*EXERCISE*
Your job with the data below is to output exactly the lines from the one holding "sticky fault flag." down to the one holding "pc_q + 32'd4;", both included, and no others.
[RECORDS FOR THIS TASK Boundary: Start]
[src/rtl/rv32i_fetch_unit.sv]
// RV32I instruction fetch unit: issues single-outstanding instruction-memory reads, buffers
// returned words in a 2-entry FIFO toward decode, and handles redirects and misaligned targets.
module rv32i_fetch_unit #(
  parameter logic [31:0] RESET_PC = 32'h0040_0000
) (
  input  logic        clk,
  input  logic        rst_n,
  output logic        imem_req,
  output logic [31:0] imem_addr,
  input  logic        imem_rvalid,
  input  logic [31:0] imem_rdata,
  input  logic        redirect_valid,
  input  logic [1:0]  pc_sel,
  input  logic [31:0] redirect_base,
  input  logic [31:0] imm,
  input  logic [31:0] alu_out,
  output logic        if_valid,
  input  logic        if_ready,
  output logic [31:0] if_instr,
  output logic [31:0] if_pc,
  output logic        fetch_fault
);

  typedef enum logic [1:0] {StIdle, StFetch, StWait, StFault} state_e;

  state_e      state_q;
  logic [31:0] pc_q;
  logic [31:0] req_addr_q;
  logic        outstanding_q;
  logic        drop_q;
  logic        fault_q;

  logic [31:0] instr_q [2];
  logic [31:0] addr_q  [2];
  logic        rd_ptr_q;
  logic        wr_ptr_q;
  logic [1:0]  count_q;
  logic [1:0]  count_d;

  logic [31:0] target;
  logic        redirect_take;
  logic        rsp;
  logic        issue;
  logic        push;
  logic        pop;

  // Redirect target selection; reserved encoding behaves like sequential flow.
  always_comb begin
    target = redirect_base + 32'd4;
    unique case (pc_sel)
      2'd1:    target = redirect_base + imm;
      2'd2:    target = {alu_out[31:1], 1'b0};
      default: target = redirect_base + 32'd4;
    endcase
  end

  // Handshake decode; a taken redirect overrides issue, push and pop in the same cycle.
  always_comb begin
    redirect_take = redirect_valid && (state_q != StFault);
    rsp           = imem_rvalid && outstanding_q;
    issue         = (state_q == StFetch) && !outstanding_q && !redirect_take &&
                    (({1'b0, count_q} + {2'b00, outstanding_q}) < 3'd2);
    push          = rsp && !drop_q && !redirect_take && (state_q == StWait);
    pop           = if_valid && if_ready && !redirect_take;
    count_d       = count_q;
    unique case ({push, pop})
      2'b10:   count_d = count_q + 2'd1;
      2'b01:   count_d = count_q - 2'd1;
      default: count_d = count_q;
    endcase
  end

  // Control FSM with PC, outstanding/drop tracking and sticky fault flag.
  always_ff @(posedge clk or negedge rst_n) begin
    if (!rst_n) begin
      state_q       <= StIdle;
      pc_q          <= RESET_PC;
      req_addr_q    <= '0;
      outstanding_q <= 1'b0;
      drop_q        <= 1'b0;
      fault_q       <= 1'b0;
    end else begin
      if (rsp) begin
        outstanding_q <= 1'b0;
        drop_q        <= 1'b0;
      end
      if (issue) begin
        outstanding_q <= 1'b1;
        req_addr_q    <= pc_q;
        pc_q          <= pc_q + 32'd4;
      end
      if (redirect_take) begin
        pc_q <= target;
        // A response still in flight belongs to the old path and must be discarded.
        if (outstanding_q && !rsp) drop_q <= 1'b1;
        if (target[1]) begin
          fault_q <= 1'b1;
          state_q <= StFault;
        end else begin
          state_q <= StFetch;
        end
      end else begin
        unique case (state_q)
          StIdle:  state_q <= StFetch;
          StFetch: if (issue) state_q <= StWait;
          StWait:  if (rsp) state_q <= StFetch;
          StFault: state_q <= StFault;
          default: state_q <= StIdle;
        endcase
      end
    end
  end

  // Two-entry instruction buffer; redirects flush it.
  always_ff @(posedge clk or negedge rst_n) begin
    if (!rst_n) begin
      instr_q[0] <= '0;
      instr_q[1] <= '0;
      addr_q[0]  <= '0;
      addr_q[1]  <= '0;
      rd_ptr_q   <= 1'b0;
      wr_ptr_q   <= 1'b0;
      count_q    <= '0;
    end else if (redirect_take) begin
      rd_ptr_q <= 1'b0;
      wr_ptr_q <= 1'b0;
      count_q  <= '0;
    end else begin
      if (push) begin
        instr_q[wr_ptr_q] <= imem_rdata;
        addr_q[wr_ptr_q]  <= req_addr_q;
        wr_ptr_q          <= ~wr_ptr_q;
      end
      if (pop) rd_ptr_q <= ~rd_ptr_q;
      count_q <= count_d;
    end
  end

  // Output decode.
  always_comb begin
    imem_req    = issue;
    imem_addr   = pc_q;
    if_valid    = (count_q != 2'd0);
    if_instr    = instr_q[rd_ptr_q];
    if_pc       = addr_q[rd_ptr_q];
    fetch_fault = fault_q;
  end

endmodule

[config.mk]
export PLATFORM = sky130hd
export DESIGN_NAME = rv32i_fetch_unit
export DESIGN_NICKNAME = d
export VERILOG_FILES = /design/src/rtl/rv32i_fetch_unit.sv
export SDC_FILE = /design/constraint.sdc
export NUM_CORES = 1
export LEC_CHECK = 0
export CAP_MARGIN = 10
export CORE_UTILIZATION = 50
export CTS_BUF_LIST = sky130_fd_sc_hd__clkbuf_2
export DETAILED_ROUTE_END_ITERATION = 7
export GPL_TIMING_DRIVEN = 0
export PLACE_DENSITY = 0.79
export SLEW_MARGIN = 20
export SYNTH_ARGS = -nofsm -noshare
export SYNTH_HDL_FRONTEND = slang
export SYNTH_SLANG_ARGS = --single-unit
[constraint.sdc]
create_clock -name clk -period 3.53 [get_ports clk]
set_input_delay 0.8825 -clock clk [delete_from_list [all_inputs] [get_ports clk]]
set_output_delay 0.8825 -clock clk [all_outputs]
set_load 0.005 [all_outputs]
==> results.toml <==
[floorplanning]
die_y_microns = 154
core_sq_um = 22600
ioPinCount = 234
dieArea_sq_um = 23700
chipWidth_microns = 154
rows = 55
start_util = 0.510

[clocking]
clk_pin_slew_worst_paths_ps = 110
cts-root-buf = "clkbuf_2"
hold_buffers = 0
clk_latency_ps = 720
cts_sinks = 201
cts_buffer_depth = 3
cts_buffers = 46
cts_tree = "done"
post_cts_buffers = 0
htreeDepth = 2

[logic_synthesis]
synth_top_area_frac = 0.434
ys_async_sr_fraction = 1.00
synth-edff-count = 0
synth.distinct_cells = 68
mappedNetlistArea_sq_um = 11500
syn_nets = 1292
dominantRegCellSynth = "dfrtp_1"
ys_seq_area_frac = 0.436
synth.avg_cell_area_sq_um = 10.3
synth_area_leaders = "dfrtp_1 (43%), mux2_2 (19%), nand2_1 (5.5%)"
synth_cells = 1121
synth-seq-cells = 201
synth_area_leader_cell = "dfrtp_1"
yosysWarnings = 0

[place]
gp_congestion = 0.886
hpwl_microns = 24800
port_buffers = 232
placed_cell_area_sq_um = 14300
dpl_worst_slack_ps = -911

[power_and_ir_drop]
power_frac_clock = 0.209
peakVddDrop_v = 0.000200
p_int_uw = 4320
p_leak_uw = 0.00691
p_seq_frac = 0.480
powerDensity_nw_per_um2 = 446
comb_power_share = 0.311
netSwitchingFraction = 0.341
switchingPower_uw = 2240

[sta]
setup_violations = 0
clock.fmax_mhz = 296
rsz0062_at_grt = "false"
worst_slew_pin_slew_ps = 814
holdWs_ps = 66.2
drv_slew = 0
post-route-period-util = 0.957
skew_ps = 53.6
hold_violations = 0
fin_crit_ps = 3380
slew_headroom = 0.455
postLayoutSetupSlackWorst_ps = 151

[layout]
fin_util = 0.648
drive_gt1_frac = 0.208
final_area_sq_um = 14700
area_growth_pct = 27.2
fin_nets = 1572

[critical_path]
arrival_ps = 2500
path_class = "reg -> out"
start_kind = "flip-flop"
worstPathRequired_ps = 2650
worstPathMaxFanout = 10
critPathCaptureType = "primary output"

[route]
dr_total_vias = 9605
drt_wl_total_microns = 31700
routedWlPerCell_microns = 18.5
vias_per_cell = 5.61
firstDrtPassIters = 5
drt-initial-drc-count = 546
route.detailed.drc = 0
detail-route-antenna-nets = 0

[global_route]
grt_max_degree = 86
globalRouteTotalUtil = 0.267
antenna_found_initial = 1
grt_pass1_vias = 9666
grt_pass1_wl_microns = 49900
overflow = 0

[min_path]
hold_path_class = "in -> async"

[job]
drv_cap = 0

[run_status]
status = "completed"
-- cell usage after synthesis (all sizes together) (9+ instances only) --
| library cell | count |
|---|---|
| dfrtp | 200 |
| mux2 | 194 |
| nand2 | 169 |
| a21oi | 64 |
| o21ai | 45 |
| xor2 | 43 |
| nor2 | 41 |
| clkbuf | 36 |
| ha | 35 |
| xnor2 | 30 |
| nand3 | 29 |
| inv | 24 |
| a221oi | 23 |
| a21o | 20 |
| nand4 | 19 |
| buf | 16 |
| and3 | 15 |
| nor3 | 13 |
| a31oi | 9 |
| or3 | 9 |
-- final timing paths --
check                        startpoint             end  slack [ps]  cells past startpoint
setup / recovery               rd_ptr_q    if_instr[27]         150                      4
hold / removal                    rst_n     instr_q[62]          70                      1
setup reg to reg           imem_addr[9]   imem_addr[24]         970                      9
hold reg to reg             fetch_fault     fetch_fault         500                      1
max in group asynchronous         rst_n  req_addr_q[25]        2680                      2
min in group clk            fetch_fault     fetch_fault         500                      1
-- cells by family after synthesis --
group | Yosys count | share of synthesized area
multiplexers | 196 | 0.191
XOR/XNOR | 73 | 0.0554
adder cells (fa/ha/maj) | 36 | 0.0397
buffers and inverters | 76 | 0.0258
AND/OR/NAND/NOR | 333 | 0.136
flip-flops | 201 | 0.436
AO/OA/AOI/OAI | 206 | 0.116
-- through the flow --
stage                     total power (uW)  setup TNS [ps]  std cells
after floorplan                       4120               0       1121
after global placement                5150        -1298120       1638
final                                 6550               0       1711
after detailed placement              5200           -3660       1640
after CTS                             6590               0       1710
after global routing                  6940               0       1711
-- final cells by class --
class,count,area [sq um]
Multi-Input combinational cell,844,6210
Sequential cell,201,5030
Antenna cell,1,2.50
Inverter,24,95.1
Fill cell,1851,7960
Buffer,50,230
Timing Repair Buffer,234,2380
Tap cell,285,357
Clock buffer,63,315
Clock inverter,9,60.1
-- power by group through the flow --
stage	clock (uW)	combinational (uW)	sequential [uW]
after floorplan	0	1060	3050
after global placement	0	1980	3170
after detailed placement	0	2020	3190
after CTS	1420	2030	3140
after global routing	1520	2220	3200
final	1370	2040	3150
-- layer usage --
metal | global-route usage | wire length [microns] | up-vias
met2 | 0.451 | 15200 | 363
met1 | 0.344 | 13700 | 4582
li1 | - | - | 4604
met3 | 0.0423 | 1930 | 56
met5 | 0 | 0 | -
met4 | 0.103 | 853 | 0
-- sequential cells by signal (all words and copies together) (netlist names), named ones only --
register and cells:
addr_q 64, instr_q 64, imem_addr 32, req_addr_q 32, count_q 2, state_q 2
fetch_fault 1, outstanding_q 1, rd_ptr_q 1, wr_ptr_q 1
-- critical path: stages (launching register included) --
cell             delay [ps]
dfrtp_1                 360
clkbuf_2                270
buf_2                   330
mux2_2                  380
clkdlybuf4s50_1         450
-- placed cells by master, fill, tap and decap left out, types with 9 or more instances in the layout --
master and instances:
a21o_1 20, nand2_1 168, xor2_1 43, ha_1 35, dfrtp_1 200, a221oi_1 21
nand3_1 29, clkbuf_2 65, clkbuf_1 29, a21oi_1 62, xnor2_1 30, clkdlybuf4s50_1 229
o21ai_0 41, mux2_2 192, a31oi_1 9, nand4_1 19, and3_1 15, buf_2 10
nor2_1 39, inv_1 23, nor3_1 12, or3_1 9
-- timing repair --
item / in CTS / in global routing
endpoints found under the hold margin: 0 / 0
resized for setup: 14 / 7
setup endpoints to repair: 51 / 31
pin swaps: 1 / 0
Note: power is estimated with default switching activity, not from simulation.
[RECORDS FOR THIS TASK Boundary: End]
*RESULT*
  // Control FSM with PC, outstanding/drop tracking and sticky fault flag.
  always_ff @(posedge clk or negedge rst_n) begin
    if (!rst_n) begin
      state_q       <= StIdle;
      pc_q          <= RESET_PC;
      req_addr_q    <= '0;
      outstanding_q <= 1'b0;
      drop_q        <= 1'b0;
      fault_q       <= 1'b0;
    end else begin
      if (rsp) begin
        outstanding_q <= 1'b0;
        drop_q        <= 1'b0;
      end
      if (issue) begin
        outstanding_q <= 1'b1;
        req_addr_q    <= pc_q;
        pc_q          <= pc_q + 32'd4;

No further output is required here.